Posted 17th October 2017 | 4 Comments

Hitachi apologises for IET launch problems

THE first Intercity Expresses have gone into service with Great Western Railway, and two Class 800 bi mode trains ran between London, Bristol and Swansea during 16 October.

However, problems on the first scheduled train carrying passengers, the 06.00 from Bristol Temple Meads to London Paddington, have been followed by an apology from the train’s builders Hitachi, who said last night that they ‘must do better’ and that an investigation of the causes is underway.

The inaugural service was carrying transport secretary Chris Grayling, but departure was delayed until 06.25 because of a minor technical fault. Worse was to come when a problem with air conditioning later in the journey caused water to drip on some passengers, and arrival in London was 41 minutes later than booked.

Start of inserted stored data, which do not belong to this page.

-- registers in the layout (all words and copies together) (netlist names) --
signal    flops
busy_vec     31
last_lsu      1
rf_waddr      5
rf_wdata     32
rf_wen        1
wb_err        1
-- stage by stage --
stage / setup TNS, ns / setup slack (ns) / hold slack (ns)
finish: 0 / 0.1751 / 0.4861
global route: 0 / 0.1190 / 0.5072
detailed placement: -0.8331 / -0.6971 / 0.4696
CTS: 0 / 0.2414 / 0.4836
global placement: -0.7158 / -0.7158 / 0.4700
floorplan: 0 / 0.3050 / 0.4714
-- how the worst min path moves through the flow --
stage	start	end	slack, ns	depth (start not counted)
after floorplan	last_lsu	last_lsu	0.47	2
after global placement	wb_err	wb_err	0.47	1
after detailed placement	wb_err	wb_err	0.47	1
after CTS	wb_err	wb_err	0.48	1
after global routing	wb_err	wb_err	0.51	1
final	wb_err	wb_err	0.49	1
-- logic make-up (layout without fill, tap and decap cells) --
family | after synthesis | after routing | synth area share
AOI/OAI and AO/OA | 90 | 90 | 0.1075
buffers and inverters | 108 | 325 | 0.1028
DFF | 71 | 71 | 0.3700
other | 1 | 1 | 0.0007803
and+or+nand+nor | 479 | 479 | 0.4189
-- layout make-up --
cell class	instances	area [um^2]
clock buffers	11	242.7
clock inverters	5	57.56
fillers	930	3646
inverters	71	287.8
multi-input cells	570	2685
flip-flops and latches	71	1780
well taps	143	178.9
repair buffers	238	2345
--- src/rtl/queue_reader.sv ---
// Drains the line-candidate queue, forwards in-window lines, flushes the rest.
module queue_reader
    import queue_reader_pkg::*;
#(
    parameter int unsigned      msb_r     = RMsb,
    parameter int unsigned      msb_phi   = PhiMsb,
    parameter logic [msb_phi:0] phi_lo    = PhiLoDefault,
    parameter logic [msb_phi:0] phi_hi    = PhiHiDefault,
    parameter int unsigned      max_lines = MaxLinesDefault,
    parameter int unsigned      msb_lines = LinesMsb
) (
    input  logic               clk,
    input  logic               reset,
    input  logic               frame_start,
    input  logic               frame_end,
    input  logic               queue_empty,
    input  logic [msb_r:0]     r_in,
    input  logic [msb_phi:0]   phi_in,
    output logic               q_pop,
    output logic               line_valid,
    input  logic               line_ready,
    output logic [msb_r:0]     r_out,
    output logic [msb_phi:0]   phi_out,
    output logic [msb_lines:0] line_cnt,
    output logic [7:0]         drop_cnt,
    output logic               busy,
    output logic               frame_done
);

    localparam logic [msb_lines:0] LineLimit = max_lines[msb_lines:0];

    state_e             state_q;
    logic [msb_r:0]     r_q;
    logic [msb_phi:0]   phi_q;
    logic [msb_lines:0] line_cnt_q;
    logic [msb_lines:0] line_cnt_inc;
    logic [7:0]         drop_cnt_q;
    logic               fe_seen_q;
    logic               line_valid_q;
    logic               busy_q;
    logic               frame_done_q;
    logic               in_win;

    phi_window #(
        .Width (msb_phi + 1),
        .Lo    (phi_lo),
        .Hi    (phi_hi)
    ) u_phi_window (
        .phi_i      (phi_q),
        .in_range_o (in_win)
    );

    assign line_cnt_inc = line_cnt_q + 1'b1;

    // Pop must track queue_empty in the same cycle, so it is decoded rather than registered.
    assign q_pop = (state_q == StPop) | ((state_q == StFlush) & ~queue_empty);

    assign line_valid = line_valid_q;
    assign r_out      = r_q;
    assign phi_out    = phi_q;
    assign line_cnt   = line_cnt_q;
    assign drop_cnt   = drop_cnt_q;
    assign busy       = busy_q;
    assign frame_done = frame_done_q;

    // Frame FSM with capture registers, counters and registered status outputs.
    always_ff @(posedge clk) begin
        if (reset) begin
            state_q      <= StIdle;
            r_q          <= '0;
            phi_q        <= '0;
            line_cnt_q   <= '0;
            drop_cnt_q   <= '0;
            fe_seen_q    <= 1'b0;
            line_valid_q <= 1'b0;
            busy_q       <= 1'b0;
            frame_done_q <= 1'b0;
        end else begin
            frame_done_q <= 1'b0;
            if ((state_q != StIdle) && frame_end) begin
                fe_seen_q <= 1'b1;
            end
            unique case (state_q)
                StIdle: begin
                    if (frame_start) begin
                        state_q    <= StLoad;
                        line_cnt_q <= '0;
                        drop_cnt_q <= '0;
                        // A coincident frame_end belongs to the frame being started.
                        fe_seen_q  <= frame_end;
                        busy_q     <= 1'b1;
                    end
                end
                StLoad: begin
                    if (!queue_empty) begin
                        r_q     <= r_in;
                        phi_q   <= phi_in;
                        state_q <= StPop;
                    end else if (fe_seen_q || frame_end) begin
                        state_q      <= StDone;
                        frame_done_q <= 1'b1;
                    end
                end
                StPop: begin
                    if (in_win) begin
                        state_q      <= StOut;
                        line_valid_q <= 1'b1;
                    end else begin
                        drop_cnt_q <= sat_inc8(drop_cnt_q);
                        state_q    <= StLoad;
                    end
                end
                StOut: begin
                    if (line_ready) begin
                        line_valid_q <= 1'b0;
                        line_cnt_q   <= line_cnt_inc;
                        state_q      <= (line_cnt_inc == LineLimit) ? StFlush : StLoad;
                    end
                end
                StFlush: begin
                    if (!queue_empty) begin
                        drop_cnt_q <= sat_inc8(drop_cnt_q);
                    end else if (fe_seen_q) begin
                        state_q      <= StDone;
                        frame_done_q <= 1'b1;
                    end
                end
                StDone: begin
                    state_q <= StIdle;
                    busy_q  <= 1'b0;
                end
                default: begin
                    state_q <= StIdle;
                end
            endcase
        end
    end

endmodule
--- config.mk ---
export PLATFORM = sky130hd
export DESIGN_NAME = queue_reader
export DESIGN_NICKNAME = d
export VERILOG_FILES = /design/src/rtl/queue_reader_pkg.sv /design/src/rtl/phi_window.sv /design/src/rtl/queue_reader.sv
export SDC_FILE = /design/constraint.sdc
export NUM_CORES = 1
export LEC_CHECK = 0
export ABC_CLOCK_PERIOD_IN_PS = 2000
export CAP_MARGIN = 5
export CORE_ASPECT_RATIO = 1.1
export CORE_MARGIN = 2
export CORE_UTILIZATION = 45
export DETAILED_ROUTE_END_ITERATION = 10
export PLACE_DENSITY = 0.79
export SETUP_SLACK_MARGIN = 0.2
export SYNTH_ARGS = -nofsm -noshare
export SYNTH_HDL_FRONTEND = slang
export SYNTH_SLANG_ARGS = --single-unit
--- constraint.sdc ---
create_clock -name clk -period 2 [get_ports clk]
set_input_delay 0.2 -clock clk [delete_from_list [all_inputs] [get_ports clk]]
set_output_delay 0.2 -clock clk [all_outputs]
set_load 0.02 [all_outputs]
===== src/rtl/rv32i_multicycle_ctrl_pkg.sv =====
// Shared encodings for the RV32I multi-cycle controller: opcodes, FSM states, classes, mux selects.
// No logic and no latency; backpressure is not applicable to this package.
// Imported by the controller and by the opcode classifier.
package rv32i_multicycle_ctrl_pkg;

    localparam logic [6:0] OP_R     = 7'b0110011;
    localparam logic [6:0] OP_I     = 7'b0010011;
    localparam logic [6:0] OP_LOAD  = 7'b0000011;
    localparam logic [6:0] OP_STORE = 7'b0100011;
    localparam logic [6:0] OP_BR    = 7'b1100011;
    localparam logic [6:0] OP_JAL   = 7'b1101111;
    localparam logic [6:0] OP_JALR  = 7'b1100111;
    localparam logic [6:0] OP_LUI   = 7'b0110111;
    localparam logic [6:0] OP_AUIPC = 7'b0010111;

    typedef enum logic [2:0] {
        FETCH, DECODE, EXEC, MEM, WB, TRAP
    } state_e;

    typedef enum logic [3:0] {
        CL_R, CL_I, CL_LOAD, CL_STORE, CL_BR,
        CL_JAL, CL_JALR, CL_LUI, CL_AUIPC, CL_ILLEGAL
    } cls_e;

    localparam logic [1:0] ALUOP_ADD  = 2'b00;
    localparam logic [1:0] ALUOP_BR   = 2'b01;
    localparam logic [1:0] ALUOP_R    = 2'b10;
    localparam logic [1:0] ALUOP_I    = 2'b11;

    localparam logic [1:0] PCSEL_PC4  = 2'b00;
    localparam logic [1:0] PCSEL_ALU  = 2'b01;
    localparam logic [1:0] PCSEL_TRAP = 2'b10;

    localparam logic [1:0] WBSEL_ALU  = 2'b00;
    localparam logic [1:0] WBSEL_LOAD = 2'b01;
    localparam logic [1:0] WBSEL_PC4  = 2'b10;
    localparam logic [1:0] WBSEL_IMM  = 2'b11;

endpackage


===== src/rtl/rv32i_opcode_class.sv =====
// Maps the 7-bit major opcode to an instruction class; unknown opcodes map to CL_ILLEGAL.
// Purely combinational, zero latency.
// No backpressure; output follows the input every cycle.
module rv32i_opcode_class
    import rv32i_multicycle_ctrl_pkg::*;
(
    input  logic [6:0] opcode,
    output logic [3:0] cls
);

    always_comb begin
        cls = CL_ILLEGAL;
        case (opcode)
            OP_R:     cls = CL_R;
            OP_I:     cls = CL_I;
            OP_LOAD:  cls = CL_LOAD;
            OP_STORE: cls = CL_STORE;
            OP_BR:    cls = CL_BR;
            OP_JAL:   cls = CL_JAL;
            OP_JALR:  cls = CL_JALR;
            OP_LUI:   cls = CL_LUI;
            OP_AUIPC: cls = CL_AUIPC;
            default:  cls = CL_ILLEGAL;
        endcase
    end

endmodule


===== src/rtl/rv32i_multicycle_ctrl.sv =====
// Multi-cycle RV32I main controller: FETCH/DECODE/EXEC/MEM/WB/TRAP sequencing; PERF_CNT_EN adds cycle/instret counters.
// Zero-wait latency: branch 3 cycles, load 5, all others 4; illegal opcodes trap after DECODE.
// Stalls in FETCH/MEM until imem_ready/dmem_ready; a wait of TIMEOUT cycles traps as a bus error.
module rv32i_multicycle_ctrl
    import rv32i_multicycle_ctrl_pkg::*;
#(
    parameter int TIMEOUT = 255,
    parameter int TCNT_W  = 8
) (
    input  logic        clk,
    input  logic        rst_n,
    input  logic [31:0] instr,
    input  logic        br_taken,
    input  logic        imem_ready,
    input  logic        dmem_ready,
    output logic        imem_req,
    output logic        dmem_req,
    output logic        dmem_we,
    output logic        ir_we,
    output logic        pc_we,
    output logic [1:0]  pc_sel,
    output logic [1:0]  alu_op,
    output logic        alu_src_a,
    output logic        alu_src_b,
    output logic        reg_we,
    output logic [1:0]  wb_sel,
    output logic        illegal_insn,
    output logic        bus_err,
    output logic        instret
`ifdef PERF_CNT_EN
    ,
    output logic [63:0] cycle_cnt,
    output logic [63:0] instret_cnt
`endif
);

    localparam bit                TO_EN = (TIMEOUT != 0);
    localparam logic [TCNT_W-1:0] TLIM  = TCNT_W'((TIMEOUT == 0) ? 0 : TIMEOUT - 1);

    state_e            state, nstate;
    cls_e              cls_q, dec_cls;
    logic [3:0]        dec_cls_raw;
    logic [TCNT_W-1:0] wcnt;
    logic              trap_bus;
    logic              timeout_hit;
    logic              instr_unused;

    assign instr_unused = ^instr[31:7];

    rv32i_opcode_class u_cls (
        .opcode (instr[6:0]),
        .cls    (dec_cls_raw)
    );

    assign dec_cls     = cls_e'(dec_cls_raw);
    assign timeout_hit = TO_EN && (wcnt == TLIM);

    always_ff @(posedge clk) begin
        if (!rst_n) begin
            state    <= FETCH;
            wcnt     <= '0;
            cls_q    <= CL_ILLEGAL;
            trap_bus <= 1'b0;
        end else begin
            state <= nstate;
            if (state == DECODE)
                cls_q <= dec_cls;
            // Only DECODE traps for an illegal opcode; FETCH/MEM traps are timeouts.
            if (nstate == TRAP)
                trap_bus <= (state != DECODE);
            // Only FETCH and MEM can hold their state, so this counts stalled cycles.
            if (nstate != state)
                wcnt <= '0;
            else
                wcnt <= wcnt + TCNT_W'(1);
        end
    end

    always_comb begin
        nstate       = state;
        imem_req     = 1'b0;
        dmem_req     = 1'b0;
        dmem_we      = 1'b0;
        ir_we        = 1'b0;
        pc_we        = 1'b0;
        pc_sel       = PCSEL_PC4;
        alu_op       = ALUOP_ADD;
        alu_src_a    = 1'b0;
        alu_src_b    = 1'b0;
        reg_we       = 1'b0;
        wb_sel       = WBSEL_ALU;
        illegal_insn = 1'b0;
        bus_err      = 1'b0;
        instret      = 1'b0;

        case (state)
            FETCH: begin
                imem_req = 1'b1;
                if (imem_ready) begin
                    ir_we  = 1'b1;
                    nstate = DECODE;
                end else if (timeout_hit) begin
                    nstate = TRAP;
                end
            end
            DECODE: begin
                nstate = (dec_cls == CL_ILLEGAL) ? TRAP : EXEC;
            end
            EXEC: begin
                case (cls_q)
                    CL_R: alu_op = ALUOP_R;
                    CL_I: begin
                        alu_op    = ALUOP_I;
                        alu_src_b = 1'b1;
                    end
                    CL_LOAD, CL_STORE, CL_JALR: alu_src_b = 1'b1;
                    CL_BR: begin
                        alu_op  = ALUOP_BR;
                        pc_we   = 1'b1;
                        pc_sel  = br_taken ? PCSEL_ALU : PCSEL_PC4;
                        instret = 1'b1;
                    end
                    CL_JAL, CL_AUIPC: begin
                        alu_src_a = 1'b1;
                        alu_src_b = 1'b1;
                    end
                    default: ;
                endcase
                if (cls_q == CL_BR)
                    nstate = FETCH;
                else if (cls_q == CL_LOAD || cls_q == CL_STORE)
                    nstate = MEM;
                else
                    nstate = WB;
            end
            MEM: begin
                dmem_req = 1'b1;
                dmem_we  = (cls_q == CL_STORE);
                alu_op   = ALUOP_ADD;
                if (dmem_ready) begin
                    if (cls_q == CL_STORE) begin
                        pc_we   = 1'b1;
                        instret = 1'b1;
                        nstate  = FETCH;
                    end else begin
                        nstate  = WB;
                    end
                end else if (timeout_hit) begin
                    nstate = TRAP;
                end
            end
            WB: begin
                reg_we  = 1'b1;
                pc_we   = 1'b1;
                instret = 1'b1;
                case (cls_q)
                    CL_LOAD: wb_sel = WBSEL_LOAD;
                    CL_JAL, CL_JALR: begin
                        wb_sel = WBSEL_PC4;
                        pc_sel = PCSEL_ALU;
                    end
                    CL_LUI:  wb_sel = WBSEL_IMM;
                    default: ;
                endcase
                nstate = FETCH;
            end
            TRAP: begin
                pc_we        = 1'b1;
                pc_sel       = PCSEL_TRAP;
                illegal_insn = ~trap_bus;
                bus_err      = trap_bus;
                nstate       = FETCH;
            end
            default: nstate = FETCH;
        endcase
    end

`ifdef PERF_CNT_EN
    always_ff @(posedge clk) begin
        if (!rst_n) begin
            cycle_cnt   <= '0;
            instret_cnt <= '0;
        end else begin
            cycle_cnt <= cycle_cnt + 64'd1;
            if (instret)
                instret_cnt <= instret_cnt + 64'd1;
        end
    end
`endif

endmodule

The units were withdrawn from service for attention at Old Oak Common after they had arrived at Paddington, which meant they could not be used on the 08.15 to Cardiff Central as planned.

A second pair of Class 800s worked the 07.00 from London to Bristol without any problems on board.

Chris Grayling shrugged off the faults after his journey from Bristol, telling The Independent: “I think the train’s fantastic. A few teething problems but the reality is that this is going to transform Intercity rail travel in the UK – not just here on the Great Western line, but on the East Coast main line and the Transpennine route.

“What passengers really care about is having a smart, new train, high-quality wi-fi, lots of seats. This is the future of intercity railways.”

The managing director of Hitachi Rail in Europe, Karen Boswell, said: “Today marked an important milestone for Hitachi and the partners in the Intercity Express programme. Nine years of hard work has gone into making this vital fleet upgrade happen, including creating a brand new factory and establishing modern maintenance facilities.

“I am, however, very sorry and disappointed that today’s first train from Bristol encountered technical issues, causing a delay to the service and an air conditioning issue which resulted in water entering the carriage rather than being discharged externally. This was not to a standard that Hitachi expects and is known for. We can and will do better. Our depot teams are as a matter of priority investigating the root causes.”

The first trains were able to run under electric power between London and Maidenhead, but the line as far as Didcot Parkway will be energised at the start of January, and electrification should reach Cardiff by the end of next year. Some key sections on the route beyond Didcot, such as the Severn Tunnel, have already been equipped with OHLE.

Reader Comments:

Views expressed in submitted comments are that of the author, and not necessarily shared by Railnews.

  • transtraxman, Warrington

    I agree with Patrick Murrell.

    With regards to the article I would say that the presentation by Hitachi rail is a class one PR disaster.
    The complete fleet should be taken out of service so as not to damage the image that Hitachi wants to create. Just when you need the replacement series of InterCity Expresses for the new generation to succeed in winning over the public, it fails to do so.

    I would ask if there is any likelyhood that the need to make the trains bi-mode has contributed to the failure.

    Let us get the GWR electrified to Swansea, Bristol and Bath.

    [As we have reported more recently, GWR has now withdrawn its 800s for modifications.--Editor]

  • Patrick Murrell, Clevedon

    I suggest Jak Jaye learns about punctuation and grammar before he writes any more comments! He would score about 5 %at most in any school English exam!!

    Having said that, his rambling comments seem to lack any coherent purpose!

  • jak jaye, surrey

    How deluded is Grayling the most useless transport minister...ever! what passenger care about are (any) trains that you can depend on to get you from A-B on time sadly thats lets in the one fatal flaw to todays railways,NotWorkFail and their shamobolic repairs of the infrastructure(signal failures anyone?)
    and as for more seats reports already that standing room only is still a mjor issue,you can build 20 coach trains and they will still be overcrowding,the only answer is to reduce capacity not keep increasing it,just look at the M -Way network everytime a new one is added thousands of more cars and trucks appear.
    And as for the Class 800s im looking forward to the first Dawlish sea wall wave greeting them!

    [Our understanding is that the Class 802s which will run through Dawlish have been designed to cope with excessive water by moving critical components away from vulnerable areas of the roof.--Editor.]

  • Chris Jones-Bridger, Buckley

    And just when this troubled project could have done with a good news injection.

    Sadly the failures of the launch service have only highlighted where things have gone wrong. There is no doubt that bimodes will save the day in the short term for the DfT & Transport Secretary in boosting the GWR inter city offering but clearly at a cost of completing electrification as originally intended. For the core GW routes they should be seen for what they are a stop gap and funding should be confirmed for the missing wires.